## Setup

In [1]:
from keras.models import Sequential

2023-03-09 14:21:24.404208: I tensorflow/core/platform/cpu_feature_guard.cc:193] This TensorFlow binary is optimized with oneAPI Deep Neural Network Library (oneDNN) to use the following CPU instructions in performance-critical operations:  AVX2 FMA
To enable them in other operations, rebuild TensorFlow with the appropriate compiler flags.
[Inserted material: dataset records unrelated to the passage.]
<file path="config.mk">
export PLATFORM = sky130hd
export DESIGN_NAME = crc16_byte_unit
export DESIGN_NICKNAME = d
export VERILOG_FILES = /design/src/rtl/boot_pkg.sv /design/src/rtl/crc16_byte_unit.sv
export SDC_FILE = /design/constraint.sdc
export NUM_CORES = 1
export LEC_CHECK = 0
export ABC_CLOCK_PERIOD_IN_PS = 2790
export CAP_MARGIN = 10
export CORE_AREA = 3 3 40 42
export DETAILED_ROUTE_END_ITERATION = 6
export DIE_AREA = 0 0 43 45
export PLACE_DENSITY = 0.81
export SLEW_MARGIN = 20
export SYNTH_ARGS = -nofsm -noshare
export SYNTH_HDL_FRONTEND = slang
export SYNTH_SLANG_ARGS = --single-unit
</file>
<file path="constraint.sdc">
create_clock -name vclk -period 2.79
set_input_delay 0.6975 -clock vclk [all_inputs]
set_output_delay 0.6975 -clock vclk [all_outputs]
set_load 0.03 [all_outputs]
</file>
$ cat src/rtl/bp_io_cmd_arbiter.sv
// Two-requester round-robin IO command arbiter with an in-order owner tag FIFO for response routing.
// Optional per-requester grant counters are built when BP_IO_ARB_GRANT_STATS_EN is defined.
module bp_io_cmd_arbiter #(
    parameter int msg_width_p   = 128,
    parameter int outstanding_p = 4,
    parameter int credit_p      = 2
) (
    input  logic                 clk_i,
    input  logic                 reset_n_i,
    bp_io_cmd_arbiter_if.slave   io
);
    localparam int ptr_w = $clog2(outstanding_p);
    localparam int cnt_w = ptr_w + 1;
    localparam int crd_w = $clog2(credit_p) + 1;
    localparam logic [cnt_w-1:0] depth_c      = cnt_w'(outstanding_p);
    localparam logic [crd_w-1:0] credit_max_c = crd_w'(credit_p);

    logic                  tag_mem [outstanding_p];
    logic [ptr_w-1:0]      wr_ptr;
    logic [ptr_w-1:0]      rd_ptr;
    logic [cnt_w-1:0]      count;
    logic [1:0][crd_w-1:0] credit;
    logic [1:0][crd_w-1:0] credit_nxt;
    logic                  last_grant;
    logic                  err;

    logic       full;
    logic       empty;
    logic [1:0] elig;
    logic       any;
    logic       winner;
    logic       head;
    logic       push;
    logic       pop;

    // Outputs are gated with reset so the block is silent while reset_n_i is low.
    always_comb begin
        full  = (count == depth_c);
        empty = (count == '0);
        for (int i = 0; i < 2; i++) begin
            elig[i] = io.req_cmd_v_i[i] & (credit[i] < credit_max_c) & ~full;
        end
        any    = (|elig) & reset_n_i;
        winner = (elig == 2'b11) ? ~last_grant : elig[1];
        head   = tag_mem[rd_ptr];
        push   = any & io.cmd_ready_and_i;
        pop    = reset_n_i & io.resp_v_i & ~empty & io.req_resp_ready_and_i[head];
    end

    always_comb begin
        for (int i = 0; i < 2; i++) begin
            credit_nxt[i] = credit[i];
            if (push && (winner == 1'(i))) credit_nxt[i] = credit_nxt[i] + crd_w'(1);
            if (pop && (head == 1'(i)))    credit_nxt[i] = credit_nxt[i] - crd_w'(1);
        end
    end

    always_comb begin
        io.cmd_v_o = any;
        io.cmd_o   = any ? io.req_cmd_i[winner] : '0;
        for (int i = 0; i < 2; i++) begin
            io.req_cmd_ready_and_o[i] = push & (winner == 1'(i));
            io.req_resp_v_o[i]        = reset_n_i & io.resp_v_i & ~empty & (head == 1'(i));
            io.req_resp_o[i]          = reset_n_i ? io.resp_i : '0;
        end
        io.resp_yumi_o           = pop;
        io.err_unexpected_resp_o = err;
    end

    // last_grant resets to 1 so requester 0 wins the first contested round.
    always_ff @(posedge clk_i or negedge reset_n_i) begin
        if (!reset_n_i) begin
            wr_ptr     <= '0;
            rd_ptr     <= '0;
            count      <= '0;
            credit     <= '0;
            last_grant <= 1'b1;
            err        <= 1'b0;
        end else begin
            if (push) wr_ptr <= wr_ptr + ptr_w'(1);
            if (pop)  rd_ptr <= rd_ptr + ptr_w'(1);
            case ({push, pop})
                2'b10:   count <= count + cnt_w'(1);
                2'b01:   count <= count - cnt_w'(1);
                default: count <= count;
            endcase
            credit <= credit_nxt;
            if (push) last_grant <= winner;
            if (io.resp_v_i && empty) err <= 1'b1;
        end
    end

    always_ff @(posedge clk_i) begin
        if (push) tag_mem[wr_ptr] <= winner;
    end

`ifdef BP_IO_ARB_GRANT_STATS_EN
    logic [1:0][15:0] grant_cnt;

    always_ff @(posedge clk_i or negedge reset_n_i) begin
        if (!reset_n_i) begin
            grant_cnt <= '0;
        end else begin
            for (int i = 0; i < 2; i++) begin
                if (push && (winner == 1'(i)) && (grant_cnt[i] != 16'hFFFF))
                    grant_cnt[i] <= grant_cnt[i] + 16'd1;
            end
        end
    end

    assign io.grant_cnt_o = grant_cnt;
`else
    assign io.grant_cnt_o = '0;
`endif
endmodule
- Conv2D: This class is used to define a 2D convolutional layer in a CNN model. This layer is responsible for extracting features from the input data.
- MaxPooling2D: This class is used to define a 2D max pooling layer in a CNN model. This layer is responsible for down-sampling the input data.
- Flatten: This class is used to flatten the output of the convolutional and max pooling layers, before passing it to the dense layers.
- Dense: This class is used to define a fully connected layer in a neural network model.

In [2]:
from keras.layers import Conv2D, MaxPooling2D, Flatten, Dense

The MNIST dataset is a dataset of handwritten digits, which is often used as a benchmark for training and evaluating machine learning models. The dataset contains 60,000 training images and 10,000 test images of handwritten digits, along with their corresponding labels (i.e., the digit that is written in each image).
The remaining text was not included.